“Yale,” I corrected him.
“Whatever,” Marco said. “Now, I’ve got these special kids. I tell them they’re going to be superheroes. But I also know they’re going to die soon. So I figure out a way to keep them alive until they bring the seven Loculi back. I don’t explain how it’s done. It’s just some mystical procedure. This scares them. I’ve got them under my thumb now. I know they’ll do my bidding. Then . . . after those seven babies are returned? Bingo—thanks, guys, sayonara! Next stop, Nobel Prize.”
I nodded. “Exactly. We go home. We’re cured.”
“But what if that part—the cure—is a big lie?” Marco said. “What if there is no cure? What if it’s all a sham? It’s a perfect scheme.”
I shrugged. “So what else do we do? If we’re going to die either way, there’s no difference. At some point you have to trust somebody. The KI is our only possible hope. Otherwise there’s nothing.”
“But I’ve been thinking about that, too,” Marco said with a deep sigh. “You know as well as I do that the KI isn’t the only game in town.”
I couldn’t help laughing. “Right, Marco. Of course! I forgot. The Massa. Those crazy monks who tried to kill us. Let’s fly on over there and join up.”
Marco fell silent. In a fraction of a second, I could feel a change in the air pressure, like a fist squeezing the last bit of patience from me. “Wait. You’re not serious, right?” I snapped. “Because if you are, that is an idea so colossally ridiculous that it redefines ridiculousness.”

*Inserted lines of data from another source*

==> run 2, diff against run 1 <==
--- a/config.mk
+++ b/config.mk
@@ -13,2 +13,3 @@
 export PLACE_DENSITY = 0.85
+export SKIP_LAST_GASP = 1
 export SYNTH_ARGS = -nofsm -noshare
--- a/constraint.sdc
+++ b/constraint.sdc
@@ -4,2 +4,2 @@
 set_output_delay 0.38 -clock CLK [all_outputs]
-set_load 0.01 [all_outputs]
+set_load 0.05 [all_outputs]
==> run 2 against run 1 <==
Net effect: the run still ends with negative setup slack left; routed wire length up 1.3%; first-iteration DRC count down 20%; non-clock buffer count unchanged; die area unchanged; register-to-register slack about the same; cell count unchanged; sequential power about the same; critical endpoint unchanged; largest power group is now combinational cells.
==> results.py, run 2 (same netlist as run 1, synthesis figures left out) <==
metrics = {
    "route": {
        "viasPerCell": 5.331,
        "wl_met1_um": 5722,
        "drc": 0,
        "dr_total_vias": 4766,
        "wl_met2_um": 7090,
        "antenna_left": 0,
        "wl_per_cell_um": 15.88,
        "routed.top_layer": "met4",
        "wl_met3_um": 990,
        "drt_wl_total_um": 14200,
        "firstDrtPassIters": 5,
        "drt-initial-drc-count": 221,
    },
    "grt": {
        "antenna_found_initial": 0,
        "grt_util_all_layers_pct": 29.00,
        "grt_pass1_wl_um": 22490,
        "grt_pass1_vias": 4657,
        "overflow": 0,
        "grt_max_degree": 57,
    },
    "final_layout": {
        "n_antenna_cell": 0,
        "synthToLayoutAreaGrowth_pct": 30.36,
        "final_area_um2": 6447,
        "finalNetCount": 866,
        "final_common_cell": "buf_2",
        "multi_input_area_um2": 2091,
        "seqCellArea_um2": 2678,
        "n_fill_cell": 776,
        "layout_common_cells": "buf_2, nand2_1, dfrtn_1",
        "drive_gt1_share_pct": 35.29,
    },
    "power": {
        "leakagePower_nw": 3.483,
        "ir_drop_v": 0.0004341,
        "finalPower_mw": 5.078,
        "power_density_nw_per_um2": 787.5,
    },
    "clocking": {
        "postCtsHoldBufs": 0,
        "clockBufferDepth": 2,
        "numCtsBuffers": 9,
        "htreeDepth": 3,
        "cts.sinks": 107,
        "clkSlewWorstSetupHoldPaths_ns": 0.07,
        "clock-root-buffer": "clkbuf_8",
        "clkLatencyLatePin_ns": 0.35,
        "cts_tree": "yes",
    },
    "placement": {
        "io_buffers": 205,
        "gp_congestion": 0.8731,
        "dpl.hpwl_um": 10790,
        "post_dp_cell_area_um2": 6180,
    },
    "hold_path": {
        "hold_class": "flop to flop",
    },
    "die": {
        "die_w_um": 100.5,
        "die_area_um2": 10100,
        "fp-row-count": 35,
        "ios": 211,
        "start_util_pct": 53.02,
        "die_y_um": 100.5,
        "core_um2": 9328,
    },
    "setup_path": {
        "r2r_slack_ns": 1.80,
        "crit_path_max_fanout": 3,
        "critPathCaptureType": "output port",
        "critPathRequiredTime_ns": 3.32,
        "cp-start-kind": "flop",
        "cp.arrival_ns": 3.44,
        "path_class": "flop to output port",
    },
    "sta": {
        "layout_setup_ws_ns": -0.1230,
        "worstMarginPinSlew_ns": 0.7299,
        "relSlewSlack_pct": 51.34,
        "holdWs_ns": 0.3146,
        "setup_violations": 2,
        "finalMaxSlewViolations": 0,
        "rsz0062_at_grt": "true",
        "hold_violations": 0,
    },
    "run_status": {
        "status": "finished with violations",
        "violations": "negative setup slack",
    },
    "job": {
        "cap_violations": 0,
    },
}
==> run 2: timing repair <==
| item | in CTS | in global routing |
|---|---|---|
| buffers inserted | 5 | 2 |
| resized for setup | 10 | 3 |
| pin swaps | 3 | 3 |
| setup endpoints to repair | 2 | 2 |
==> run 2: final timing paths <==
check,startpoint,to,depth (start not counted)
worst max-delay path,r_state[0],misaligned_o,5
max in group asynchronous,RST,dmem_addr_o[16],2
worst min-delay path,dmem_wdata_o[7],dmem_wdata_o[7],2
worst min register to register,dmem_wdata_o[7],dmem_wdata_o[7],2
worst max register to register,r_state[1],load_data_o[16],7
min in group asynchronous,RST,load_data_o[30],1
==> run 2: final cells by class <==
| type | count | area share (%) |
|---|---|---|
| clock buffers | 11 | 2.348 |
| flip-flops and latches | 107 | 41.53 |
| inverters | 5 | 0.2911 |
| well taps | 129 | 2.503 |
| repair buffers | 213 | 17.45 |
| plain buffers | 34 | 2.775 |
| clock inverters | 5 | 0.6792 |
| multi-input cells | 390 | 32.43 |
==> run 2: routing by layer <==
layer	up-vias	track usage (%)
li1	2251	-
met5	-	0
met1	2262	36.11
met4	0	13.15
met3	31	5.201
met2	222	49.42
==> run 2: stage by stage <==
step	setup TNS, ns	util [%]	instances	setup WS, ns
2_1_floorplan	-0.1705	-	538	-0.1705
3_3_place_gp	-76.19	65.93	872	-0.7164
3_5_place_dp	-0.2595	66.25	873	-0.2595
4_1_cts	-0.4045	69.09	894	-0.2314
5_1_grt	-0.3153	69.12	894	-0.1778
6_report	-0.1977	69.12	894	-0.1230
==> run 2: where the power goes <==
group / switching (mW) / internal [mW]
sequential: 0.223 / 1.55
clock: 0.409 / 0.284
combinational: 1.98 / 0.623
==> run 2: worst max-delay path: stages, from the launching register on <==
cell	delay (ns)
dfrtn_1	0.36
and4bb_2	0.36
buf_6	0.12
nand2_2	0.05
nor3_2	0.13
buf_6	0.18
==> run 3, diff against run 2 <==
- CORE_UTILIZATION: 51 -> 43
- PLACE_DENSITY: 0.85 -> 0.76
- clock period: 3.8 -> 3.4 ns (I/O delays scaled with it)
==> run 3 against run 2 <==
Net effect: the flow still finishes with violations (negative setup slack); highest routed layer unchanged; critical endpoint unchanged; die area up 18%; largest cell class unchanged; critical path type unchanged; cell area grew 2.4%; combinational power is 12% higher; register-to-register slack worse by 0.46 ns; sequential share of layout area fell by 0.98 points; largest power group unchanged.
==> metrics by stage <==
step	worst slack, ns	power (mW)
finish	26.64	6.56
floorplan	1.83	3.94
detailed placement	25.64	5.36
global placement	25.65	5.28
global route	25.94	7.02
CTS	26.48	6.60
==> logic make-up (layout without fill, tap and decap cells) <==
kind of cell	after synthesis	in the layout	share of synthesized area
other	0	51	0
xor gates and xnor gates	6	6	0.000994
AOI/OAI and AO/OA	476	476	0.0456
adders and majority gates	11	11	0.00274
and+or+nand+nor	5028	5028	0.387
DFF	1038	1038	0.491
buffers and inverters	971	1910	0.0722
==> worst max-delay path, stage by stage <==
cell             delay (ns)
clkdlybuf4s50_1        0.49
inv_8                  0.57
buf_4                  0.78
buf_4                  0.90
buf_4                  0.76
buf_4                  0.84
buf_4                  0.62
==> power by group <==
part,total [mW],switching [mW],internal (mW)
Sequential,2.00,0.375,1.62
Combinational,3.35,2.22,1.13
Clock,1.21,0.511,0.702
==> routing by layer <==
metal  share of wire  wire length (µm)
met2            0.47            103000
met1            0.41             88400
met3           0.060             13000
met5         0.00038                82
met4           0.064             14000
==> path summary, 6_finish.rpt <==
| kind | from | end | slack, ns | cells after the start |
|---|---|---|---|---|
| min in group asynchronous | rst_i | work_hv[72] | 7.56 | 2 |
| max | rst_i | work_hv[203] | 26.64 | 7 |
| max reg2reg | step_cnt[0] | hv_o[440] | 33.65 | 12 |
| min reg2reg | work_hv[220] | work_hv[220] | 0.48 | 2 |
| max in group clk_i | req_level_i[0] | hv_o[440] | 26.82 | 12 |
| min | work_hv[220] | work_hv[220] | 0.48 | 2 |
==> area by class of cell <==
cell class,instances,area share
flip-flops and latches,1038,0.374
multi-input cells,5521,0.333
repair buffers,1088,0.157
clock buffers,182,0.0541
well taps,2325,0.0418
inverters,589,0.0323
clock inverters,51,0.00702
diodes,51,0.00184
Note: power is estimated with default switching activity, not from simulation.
$ cat src/rtl/spis_cpu_core.sv
// SPIS accumulator CPU core: FETCH/OPER/EXEC/MEM sequencer, instruction
// pointer, A/B/C registers, carry/zero flags and bus output decode.
//
// Bus handshake: in FETCH, OPER and MEM exactly one of memRead/memWrite is
// high and memAddr/dataOut/sync are held constant until a rising edge with
// memReady=1 completes the cycle; dataIn is sampled on that edge. An edge with
// memReady=0 is a wait cycle and changes no state. EXEC issues no bus cycle.
module spis_cpu_core
  import spis_cpu_pkg::*;
#(
  parameter int DATA_W    = 8,
  parameter int ADDR_W    = 12,
  parameter int RESET_VEC = 0
) (
  input  logic              clock,
  input  logic              resetN,
  output logic [ADDR_W-1:0] memAddr,
  output logic              memRead,
  output logic              memWrite,
  input  logic              memReady,
  input  logic [DATA_W-1:0] dataIn,
  output logic [DATA_W-1:0] dataOut,
  output logic              sync,
  output logic              flagC,
  output logic              flagZ
);

  if (DATA_W < 8) begin : g_bad_data_w
    $error("spis_cpu_core: DATA_W must be at least 8");
  end
  if (ADDR_W > 2 * DATA_W - 4) begin : g_bad_addr_w
    $error("spis_cpu_core: ADDR_W must not exceed 2*DATA_W-4");
  end

  state_t            state_q;
  logic [ADDR_W-1:0] ip_q;
  logic [DATA_W-1:0] a_q;
  logic [DATA_W-1:0] b_q;
  logic [DATA_W-1:0] c_q;
  logic [DATA_W-1:0] w0_q;
  logic [DATA_W-1:0] w1_q;
  logic [DATA_W-1:0] dout_q;
  logic              fc_q;
  logic              fz_q;

  logic [3:0]        op_q;
  logic [3:0]        op_in;
  logic              indexed;
  logic              is_store;
  logic [ADDR_W-1:0] jump_addr;
  logic [ADDR_W-1:0] base_addr;
  logic [ADDR_W-1:0] data_addr;

  logic [DATA_W-1:0] alu_result;
  logic              alu_cout;
  logic              alu_zero;

  // Opcode of the instruction in flight, and of the word arriving in FETCH.
  assign op_q  = w0_q[DATA_W-1 -: 4];
  assign op_in = dataIn[DATA_W-1 -: 4];

  assign indexed  = (op_q == OP_LDX) || (op_q == OP_STX);
  assign is_store = (op_q == OP_ST)  || (op_q == OP_STX);

  // Jump targets use word1 straight off the bus; data accesses use the latched copy.
  assign jump_addr = ADDR_W'({w0_q[DATA_W-5:0], dataIn});
  assign base_addr = ADDR_W'({w0_q[DATA_W-5:0], w1_q});
  assign data_addr = indexed ? (base_addr + ADDR_W'(c_q)) : base_addr;

  spis_alu #(
    .DATA_W (DATA_W)
  ) u_alu (
    .op     (op_q),
    .a      (a_q),
    .b      (b_q),
    .cin    (fc_q),
    .result (alu_result),
    .cout   (alu_cout),
    .zero   (alu_zero)
  );

  // Bus outputs decode purely from state and registers; all forced low in reset.
  always_comb begin
    memAddr  = '0;
    memRead  = 1'b0;
    memWrite = 1'b0;
    sync     = 1'b0;
    dataOut  = '0;
    if (resetN) begin
      case (state_q)
        FETCH: begin
          memRead = 1'b1;
          sync    = 1'b1;
          memAddr = ip_q;
        end
        OPER: begin
          memRead = 1'b1;
          memAddr = ip_q;
        end
        MEM: begin
          memAddr = data_addr;
          if (is_store) begin
            memWrite = 1'b1;
            dataOut  = dout_q;
          end else begin
            memRead = 1'b1;
          end
        end
        default: begin
          memAddr = '0;
        end
      endcase
    end
  end

  assign flagC = fc_q;
  assign flagZ = fz_q;

  // Sequencer and architectural state; bus states advance only on memReady.
  always_ff @(posedge clock) begin
    if (!resetN) begin
      state_q <= FETCH;
      ip_q    <= ADDR_W'(RESET_VEC);
      a_q     <= '0;
      b_q     <= '0;
      c_q     <= '0;
      w0_q    <= '0;
      w1_q    <= '0;
      dout_q  <= '0;
      fc_q    <= 1'b0;
      fz_q    <= 1'b0;
    end else begin
      case (state_q)
        FETCH: begin
          if (memReady) begin
            w0_q    <= dataIn;
            ip_q    <= ip_q + ADDR_W'(1);
            state_q <= has_operand(op_in) ? OPER : EXEC;
          end
        end
        OPER: begin
          if (memReady) begin
            w1_q    <= dataIn;
            ip_q    <= ip_q + ADDR_W'(1);
            state_q <= FETCH;
            case (op_q)
              OP_LDI: a_q <= dataIn;
              OP_JEQ: if (a_q == b_q) ip_q <= jump_addr;
              OP_JMP: ip_q <= jump_addr;
              default: begin
                dout_q  <= a_q;
                state_q <= MEM;
              end
            endcase
          end
        end
        EXEC: begin
          state_q <= FETCH;
          case (op_q)
            OP_SWB: begin
              a_q <= b_q;
              b_q <= a_q;
            end
            OP_SWC: begin
              a_q <= c_q;
              c_q <= a_q;
            end
            default: begin
              a_q  <= alu_result;
              fz_q <= alu_zero;
              if (is_arith(op_q)) fc_q <= alu_cout;
            end
          endcase
        end
        MEM: begin
          if (memReady) begin
            if (!is_store) a_q <= dataIn;
            state_q <= FETCH;
          end
        end
        default: state_q <= FETCH;
      endcase
    end
  end

endmodule
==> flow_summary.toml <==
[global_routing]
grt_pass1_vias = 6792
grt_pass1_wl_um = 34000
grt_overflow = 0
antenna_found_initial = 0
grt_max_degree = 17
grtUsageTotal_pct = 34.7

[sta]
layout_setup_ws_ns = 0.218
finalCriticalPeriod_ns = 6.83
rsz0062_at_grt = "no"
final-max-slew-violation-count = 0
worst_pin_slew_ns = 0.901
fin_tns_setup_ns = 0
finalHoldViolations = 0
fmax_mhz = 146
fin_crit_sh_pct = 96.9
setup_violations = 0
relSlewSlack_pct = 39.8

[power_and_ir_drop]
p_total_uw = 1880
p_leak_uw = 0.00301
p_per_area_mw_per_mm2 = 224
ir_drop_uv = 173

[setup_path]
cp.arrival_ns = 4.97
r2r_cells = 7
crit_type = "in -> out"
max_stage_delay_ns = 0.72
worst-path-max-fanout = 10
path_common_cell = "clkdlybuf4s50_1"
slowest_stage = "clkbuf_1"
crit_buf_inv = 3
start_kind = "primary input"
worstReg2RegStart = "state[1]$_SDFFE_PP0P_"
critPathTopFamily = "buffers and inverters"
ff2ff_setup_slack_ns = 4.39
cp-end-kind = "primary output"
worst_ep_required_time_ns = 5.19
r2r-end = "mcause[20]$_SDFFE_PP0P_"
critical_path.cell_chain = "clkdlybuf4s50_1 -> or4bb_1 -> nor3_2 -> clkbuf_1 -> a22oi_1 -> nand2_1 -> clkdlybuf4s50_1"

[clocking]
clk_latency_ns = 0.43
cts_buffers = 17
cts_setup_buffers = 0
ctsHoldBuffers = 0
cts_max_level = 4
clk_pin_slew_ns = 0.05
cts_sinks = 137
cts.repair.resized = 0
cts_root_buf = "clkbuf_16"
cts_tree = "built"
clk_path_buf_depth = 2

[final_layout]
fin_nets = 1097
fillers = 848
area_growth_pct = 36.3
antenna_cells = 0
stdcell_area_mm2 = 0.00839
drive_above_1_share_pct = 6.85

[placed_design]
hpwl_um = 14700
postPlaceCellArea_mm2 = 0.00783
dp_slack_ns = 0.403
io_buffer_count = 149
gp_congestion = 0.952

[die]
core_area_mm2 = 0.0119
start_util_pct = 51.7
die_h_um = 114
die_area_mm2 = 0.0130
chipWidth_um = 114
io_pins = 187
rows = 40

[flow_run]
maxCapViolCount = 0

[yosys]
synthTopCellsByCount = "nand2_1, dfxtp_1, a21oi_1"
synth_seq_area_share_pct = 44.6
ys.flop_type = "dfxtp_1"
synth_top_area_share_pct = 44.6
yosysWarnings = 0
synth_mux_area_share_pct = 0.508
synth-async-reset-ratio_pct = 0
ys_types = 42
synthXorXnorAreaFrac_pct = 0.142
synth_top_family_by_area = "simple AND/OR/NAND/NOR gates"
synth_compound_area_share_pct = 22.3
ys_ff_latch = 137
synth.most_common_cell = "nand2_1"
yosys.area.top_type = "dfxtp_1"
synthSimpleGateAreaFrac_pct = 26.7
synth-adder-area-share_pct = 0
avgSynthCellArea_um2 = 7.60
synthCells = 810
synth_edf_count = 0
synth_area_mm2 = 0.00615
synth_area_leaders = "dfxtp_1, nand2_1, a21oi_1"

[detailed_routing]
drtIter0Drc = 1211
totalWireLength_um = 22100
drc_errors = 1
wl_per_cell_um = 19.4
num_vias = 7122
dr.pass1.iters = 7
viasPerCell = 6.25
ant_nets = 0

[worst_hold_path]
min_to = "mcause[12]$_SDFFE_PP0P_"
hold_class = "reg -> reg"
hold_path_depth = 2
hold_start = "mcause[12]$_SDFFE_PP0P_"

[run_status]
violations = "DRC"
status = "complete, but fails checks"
**config.mk**
```make
export PLATFORM = sky130hd
export DESIGN_NAME = mac_lane_array
export DESIGN_NICKNAME = d
export VERILOG_FILES = /design/src/rtl/mac_pkg.sv /design/src/rtl/mac_lane.sv /design/src/rtl/mac_lane_array.sv
export SDC_FILE = /design/constraint.sdc
export NUM_CORES = 1
export LEC_CHECK = 0
export ABC_AREA = 0
export BUFFER_PORTS_ARGS = -buffer_cell sky130_fd_sc_hd__buf_2
export CAP_MARGIN = 0
export CORE_MARGIN = 2
export CORE_UTILIZATION = 50
export CTS_BUF_LIST = sky130_fd_sc_hd__clkbuf_16
export DETAILED_ROUTE_END_ITERATION = 8
export GPL_TIMING_DRIVEN = 0
export PLACE_DENSITY = 0.76
export SYNTH_ARGS = -nofsm -noshare
export SYNTH_HDL_FRONTEND = slang
export SYNTH_SLANG_ARGS = --single-unit
```
**constraint.sdc**
```tcl
create_clock -name clk -period 6.4 [get_ports clk]
set_clock_uncertainty 0.15 [all_clocks]
set_input_delay 0 -clock clk [delete_from_list [all_inputs] [get_ports clk]]
set_output_delay 0 -clock clk [all_outputs]
set_load 0.01 [all_outputs]
```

“Whoa, don’t assume, dude,” Marco said. “My mom always said, when you assume you make an ass of u and me—”
“Not funny,” I said. “Not remotely funny. Either you’re taking duh pills or that dust storm has affected what little was left of your brain.”
Marco’s brown eyes softened in a way I’d never seen before. “Brother Jack, I wish you wouldn’t say stuff like that to me. I’m trying to have a conversation, that’s all. You’re not even asking questions—like What do you mean by that, Marco? The way you would do to someone you respected. I’m not a goofball twenty-four-seven, dude. I wouldn’t treat you like that.”
I stopped short and took three deep breaths. I could feel Marco’s confusion and desperation. He was bigger and stronger than any of us. He could climb rocks and battle beasts, and he’d literally given his life to save us. Marco had more bravery in his fingernail than the rest of us had combined. I never thought a kid like me could bully a Marco Ramsay. I was wrong.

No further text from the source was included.